HDR from 3 exposures

I'd love to hear your feedback on this one. Here are the details of how I took and processed the shot:


-2 0 +2

f22

ISO 100

I took this photo on the grounds of Carton House in Maynooth during an outing with my photography club. Normally when I go to Carton, I photograph the beautiful boat house on the other side of the river in the left of the shot. On this particular morning however, it was the cool winter light casting beautiful shadows on the ground and creating wonderful textures on the surfaces it reflected off that grabbed my attention.

This scene was a perfect candidate for HDR (High Dynamic Range) photography as it allowed me to preserve all the details of the sky during sunrise as well as the shadows and textures in the foreground.
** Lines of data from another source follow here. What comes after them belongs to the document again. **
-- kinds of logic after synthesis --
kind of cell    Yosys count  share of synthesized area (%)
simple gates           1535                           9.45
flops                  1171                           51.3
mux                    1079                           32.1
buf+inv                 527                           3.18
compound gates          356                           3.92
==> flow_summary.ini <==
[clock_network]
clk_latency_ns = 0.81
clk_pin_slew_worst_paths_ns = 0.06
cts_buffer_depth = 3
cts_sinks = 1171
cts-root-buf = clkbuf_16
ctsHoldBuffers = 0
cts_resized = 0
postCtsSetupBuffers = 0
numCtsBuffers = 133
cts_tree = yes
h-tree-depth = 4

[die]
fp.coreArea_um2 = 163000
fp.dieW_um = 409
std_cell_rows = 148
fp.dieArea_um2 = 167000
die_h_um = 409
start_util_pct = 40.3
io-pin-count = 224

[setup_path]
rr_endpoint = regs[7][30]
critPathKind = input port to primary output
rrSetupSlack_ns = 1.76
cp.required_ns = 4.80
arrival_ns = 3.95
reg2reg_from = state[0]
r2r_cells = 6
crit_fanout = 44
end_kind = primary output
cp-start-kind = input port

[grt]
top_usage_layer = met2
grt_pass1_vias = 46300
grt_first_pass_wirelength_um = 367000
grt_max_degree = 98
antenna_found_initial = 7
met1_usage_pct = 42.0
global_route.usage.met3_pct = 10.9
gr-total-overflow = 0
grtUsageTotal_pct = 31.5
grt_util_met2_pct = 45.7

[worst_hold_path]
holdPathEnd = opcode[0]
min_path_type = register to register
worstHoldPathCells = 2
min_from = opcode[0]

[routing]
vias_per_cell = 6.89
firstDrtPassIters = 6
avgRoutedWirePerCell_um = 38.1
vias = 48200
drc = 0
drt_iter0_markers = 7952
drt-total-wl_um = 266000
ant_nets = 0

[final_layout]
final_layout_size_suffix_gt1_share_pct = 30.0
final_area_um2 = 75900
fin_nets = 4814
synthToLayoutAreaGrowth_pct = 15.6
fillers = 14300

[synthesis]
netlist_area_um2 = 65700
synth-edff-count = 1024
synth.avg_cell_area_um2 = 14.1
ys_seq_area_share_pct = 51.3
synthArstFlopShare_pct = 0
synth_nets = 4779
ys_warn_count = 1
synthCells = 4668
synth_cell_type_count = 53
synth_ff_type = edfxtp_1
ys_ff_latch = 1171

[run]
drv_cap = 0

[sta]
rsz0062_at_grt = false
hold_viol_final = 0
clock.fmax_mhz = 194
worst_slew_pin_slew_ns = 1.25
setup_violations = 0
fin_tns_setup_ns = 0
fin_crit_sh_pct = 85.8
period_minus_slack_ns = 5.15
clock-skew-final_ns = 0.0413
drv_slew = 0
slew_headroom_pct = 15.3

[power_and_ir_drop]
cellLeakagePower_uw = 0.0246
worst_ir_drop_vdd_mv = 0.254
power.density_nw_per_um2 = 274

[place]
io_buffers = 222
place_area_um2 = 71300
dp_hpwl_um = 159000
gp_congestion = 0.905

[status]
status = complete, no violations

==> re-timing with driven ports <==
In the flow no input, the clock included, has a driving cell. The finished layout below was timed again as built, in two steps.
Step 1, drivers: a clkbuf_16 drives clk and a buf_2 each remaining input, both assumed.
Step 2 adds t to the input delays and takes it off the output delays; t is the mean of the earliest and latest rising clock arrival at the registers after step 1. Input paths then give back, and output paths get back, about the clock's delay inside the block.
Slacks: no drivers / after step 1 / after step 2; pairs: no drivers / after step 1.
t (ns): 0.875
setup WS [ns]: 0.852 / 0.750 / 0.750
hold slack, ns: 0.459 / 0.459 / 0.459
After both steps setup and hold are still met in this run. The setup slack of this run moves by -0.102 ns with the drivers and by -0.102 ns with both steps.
A single photograph would have left much of the foreground as a silhouette.
Firstly I put my camera on the tripod in order to ensure a perfectly sharp shot. I set up so that the sun was behind the tree to prevent too many blown out highlights and to the right of the path so that the path would lead into the shot from the bottom left corner in a diagonal across the scene.
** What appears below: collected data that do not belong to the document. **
What follows belongs to an exercise in optimizing a design on an open flow for small area; a production flow would make more cautious choices.
Where RTL was checked, it was by simulation tests only, not by an equivalence proof against the original.
The RTL of run 1 was laid out without a check of its function.
Power figures rest on the tool's default switching activity, not on a simulated workload.

### design/flow/config.mk
export PLATFORM = sky130hd
export DESIGN_NAME = valu_top
export DESIGN_NICKNAME = valu_top
export VERILOG_FILES = /design/flow/design.v
export SDC_FILE = /design/flow/constraint.sdc
export NUM_CORES = 4
export LEC_CHECK = 0
export ABC_AREA = 1
export CAP_MARGIN = 20
export CORE_MARGIN = 2
export CORE_UTILIZATION = 40
export SLEW_MARGIN = 20
export SYNTH_HIERARCHICAL = 1
### design/flow/constraint.sdc
create_clock -name core_clock -period 7.0 [get_ports {clk}]
set_input_delay 1.4000 -clock core_clock [delete_from_list [all_inputs] [get_ports {clk}]]
set_output_delay 1.4000 -clock core_clock [all_outputs]
set_load 0.01 [all_outputs]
I used an aperture of f22 to ensure that the scene would be sharp from foreground to background. I set the ISO to 100 to keep noise to a minimum (which is even more of an issue when shooting for HDR). I then set the auto exposure bracketing to -2 0 +2.
Now I like to have a human element in my shots but unfortunately on this morning there were few people around and the others were off photographing the beautiful river house. To overcome this I set the 10 second timer and then ran down the path in order to be provide the human interest myself........much to the amusement of my photography club friends.
Luckily the Canon 40D takes the 3 bracketed exposures automatically when the timer is on so all I had to do was set up, click the shutter and get into position. It was important to stay perfectly still for the 3 exposures in order to prevent ghosting during post procesing.


I converted the 3 RAW files to TIFFs in Lightroom and then used Photomatix to merge the 3 shots to HDR. I then finished off the processing in Photoshop. HDRs by their very nature lack contrast so I like to add some contrast back in during processing. The great thing about HDR is that because all of the tonal detail from shadows to highlights is present in the scene, you have total control over the contrast.
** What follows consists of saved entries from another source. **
Context: an optimization exercise on an open-source flow, tuned for small area. The choices shown serve that exercise and are no tape-out recipe.
The RTL was checked by simulation tests, not by an equivalence proof against the original design.
Power figures rest on the tool's default switching activity, not on a simulated workload.

## build 74
==> flow/design.v (excerpt) <==
module rvExecTop (
    input  logic                              clk,
    input  logic                              rst,
    input  logic                              issueValid,
    input  logic [3:0]                        aluCode,
    input  logic                              srcA,
    input  logic [1:0]                        srcB,
    input  logic [rvExecPkg::Xlen-1:0]        imm,
    input  logic [rvExecPkg::Xlen-1:0]        pc,
    input  logic [rvExecPkg::RegAddrW-1:0]    rs1Addr,
    input  logic [rvExecPkg::RegAddrW-1:0]    rs2Addr,
    input  logic [rvExecPkg::RegAddrW-1:0]    rdAddr,
    input  logic                              regWrite,
    output logic                              memValid,
    output logic [rvExecPkg::RegAddrW-1:0]    memRdAddr,
    output logic                              memRegWrite,
    output logic [rvExecPkg::Xlen-1:0]        memResult,
    output logic [rvExecPkg::Xlen-1:0]        memStoreData,
    output logic                              wbValid,
    output logic [rvExecPkg::RegAddrW-1:0]    wbRdAddr,
    output logic                              wbRegWrite,
    output logic [rvExecPkg::Xlen-1:0]        wbData
);
==> flow/config.mk <==
export PLATFORM = sky130hd
export DESIGN_NAME = rvExecTop
export DESIGN_NICKNAME = rvExecTop
export VERILOG_FILES = /design/flow/design.v
export SDC_FILE = /design/flow/constraint.sdc
export NUM_CORES = 4
export LEC_CHECK = 0
export CAP_MARGIN = 10
export CORE_MARGIN = 2
export CORE_UTILIZATION = 45
export CTS_BUF_LIST = sky130_fd_sc_hd__clkbuf_16
export CTS_CLUSTER_DIAMETER = 80
export CTS_CLUSTER_SIZE = 20
export SLEW_MARGIN = 10
==> flow/constraint.sdc <==
create_clock -name core_clock -period 6.0 [get_ports {clk}]
set_input_delay 1.2000 -clock core_clock [delete_from_list [all_inputs] [get_ports {clk}]]
set_output_delay 1.2000 -clock core_clock [all_outputs]
set_load 0.01 [all_outputs]
standard.sh (not shown) runs the stock make flow with config.mk's settings and CLKGATE_MAP_FILE= SYNTH_SCRIPT=/design/flow/synth_recipe.tcl, a recipe that flattens the netlist after the stock synthesis.
==> flow/flow/run.sh <==
#!/bin/bash
set -e
export BUFFER_PORTS_ARGS="-inputs -outputs -buffer_cell sky130_fd_sc_hd__buf_1"
export CTS_ARGS="-sink_clustering_enable -repair_clock_nets -dont_use_dummy_load -buf_list sky130_fd_sc_hd__clkbuf_16 -sink_clustering_size 20 -sink_clustering_max_diameter 80"
bash standard.sh > standard.log 2>&1
Build 74 finished all stages; the layout is clean.
The following lists how build 4 was set up differently from build 74:
Settings: swapping 45 for 35 in CORE_UTILIZATION.
==> flow/run.sh (new file) <==
#!/bin/bash
# synth_recipe.tcl (not shown) runs the flow's synth.tcl, then flattens the netlist and writes it again
# the make line also repeats each setting of config.mk as NAME=value (left out here)
make -C /OpenROAD-flow-scripts/flow DESIGN_CONFIG=/design/flow/config.mk WORK_HOME=/design/flow/orfs CLKGATE_MAP_FILE= SYNTH_SCRIPT=/design/flow/synth_recipe.tcl finish
removed: flow/flow/run.sh
removed: flow/standard.sh
[summary]
Switching share of power, build 4 and build 74, higher one = build 4.
Build 4 vs. build 74: number of tap instances climbed 446, maximum cell stage delay along the critical path shows an increase of 0.03 ns, combinational power now larger, register-to-register slack has increased.
Compared with build 74, build 4 shows a non-clock buffer count that is 9 lower.
Against build 74, build 4 reports a clock latency reported for the late side of the worst-skew pair that is higher.
Post-route worst setup slack ends up higher on build 4.
Setup changes, build 4 to build 53
==> flow/flow/run.sh (new file) <==
#!/bin/bash
set -e
export BUFFER_PORTS_ARGS="-inputs -outputs -buffer_cell sky130_fd_sc_hd__buf_1"
export CTS_ARGS="-sink_clustering_enable -repair_clock_nets -dont_use_dummy_load -buf_list sky130_fd_sc_hd__clkbuf_16 -sink_clustering_size 20 -sink_clustering_max_diameter 80"
bash standard.sh > standard.log 2>&1
==> flow/standard.sh (new file) <==
#!/bin/bash
# synth_recipe.tcl (not shown) runs the flow's synth.tcl, then flattens the netlist and writes it again
# the make line also repeats each setting of config.mk as NAME=value (left out here)
make -C /OpenROAD-flow-scripts/flow DESIGN_CONFIG=/design/flow/config.mk WORK_HOME=/design/flow/orfs CLKGATE_MAP_FILE= SYNTH_SCRIPT=/design/flow/synth_recipe.tcl "${@:-finish}"
removed: flow/run.sh
### Flow results
- Going from build 4 to build 53, maximum VDD drop grows by about 3.3%.
- Launching instance or port of the critical path = idExInst.rs1HiEx[3]$_DFF_P_: build 53; launching instance or port of the critical path = idExInst.rs2LoEx[1]$_DFF_P_: build 4
- Met3 track demand over resource (lower): build 53
- Final design area excluding fillers: build 4 and build 53 compared, higher one is build 4
- Status: sequential power parity (build 53, build 4)
- Build 53 has number of vias in the routed layout below what build 4 had.
- Looking at build 4 and build 53, the clock transition at the registers of the reported paths is a wash.
- In build 53, portion of total power attributed to the clock network is lower than in build 4.
What build 86 does differently from build 53 at the input level:
Settings: CTS_CLUSTER_DIAMETER changed from 80 to 60; CTS_CLUSTER_SIZE changed from 20 to 12; CORE_UTILIZATION changed from 35 to 45; CTS_BUF_LIST changed from sky130_fd_sc_hd__clkbuf_16 to sky130_fd_sc_hd__clkbuf_8.
==> flow/flow/run.sh <==
#!/bin/bash
set -e
export BUFFER_PORTS_ARGS="-inputs -outputs -buffer_cell sky130_fd_sc_hd__buf_1"
export CTS_ARGS="-sink_clustering_enable -repair_clock_nets -dont_use_dummy_load -buf_list sky130_fd_sc_hd__clkbuf_8 -sink_clustering_size 12 -sink_clustering_max_diameter 60"
bash standard.sh > standard.log 2>&1
Results
Summary of build 86 over build 53: setup slack down 0.073 ns, highest achievable clock rate shows a reduction of 1.2%.
Lower die width was reported by build 86, not build 53.
The total global routing track utilization of build 86 exceeds that of build 53 by 8.9 points.
On design area, build 86 does better than build 53.
Per the comparison of build 86 with build 53, total design power lower; ratio of final minimum period to clock period +1.2 points.

[re-timing with driven ports]
In the flow no input, the clock included, has a driving cell. The finished layouts below were timed again as built, in two steps.
Step 1 assumes that a clkbuf_16 drives the clock port and a buf_2 every other input.
Step 2 also shifts input and output timing later by t, the mid clock arrival at the registers, as if the neighbouring blocks saw the same clock.
Slacks: no drivers / after step 1 / after step 2; pairs: no drivers / after step 1.
| run | t, ns | slack for setup (ns) | hold slack, ns | worst data-port slew with drivers (ns) |
|---|---|---|---|---|
| build 74 | 0.752 | 0.249 / 0.249 / 0.249 | 0.420 / 0.420 / 0.420 | 0.06 |
| build 4 | 0.823 | 0.294 / 0.294 / 0.294 | 0.412 / 0.412 / 0.412 | 0.09 |
| build 53 | 0.786 | 0.221 / 0.221 / 0.221 | 0.414 / 0.414 / 0.414 | 0.11 |
| build 86 | 0.918 | 0.148 / 0.148 / 0.148 | 0.379 / 0.332 / 0.423 | 0.07 |
After both steps setup and hold are still met in every run listed.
Thanks to HDR I was able to preserve all the detail in the sky during sunrise as well as the foreground detail.
 
An absolutely spectacular shot. Its brings a tear to my eye. Thats as close to a perfect picture as Ive ever seen. Pixel perfect. And a nice explanation too.
 
Great shot. I really love it. What was your shutter speed on this? Was your 0 exp under exposured?
 
Great shot. I really love it. What was your shutter speed on this? Was your 0 exp under exposured?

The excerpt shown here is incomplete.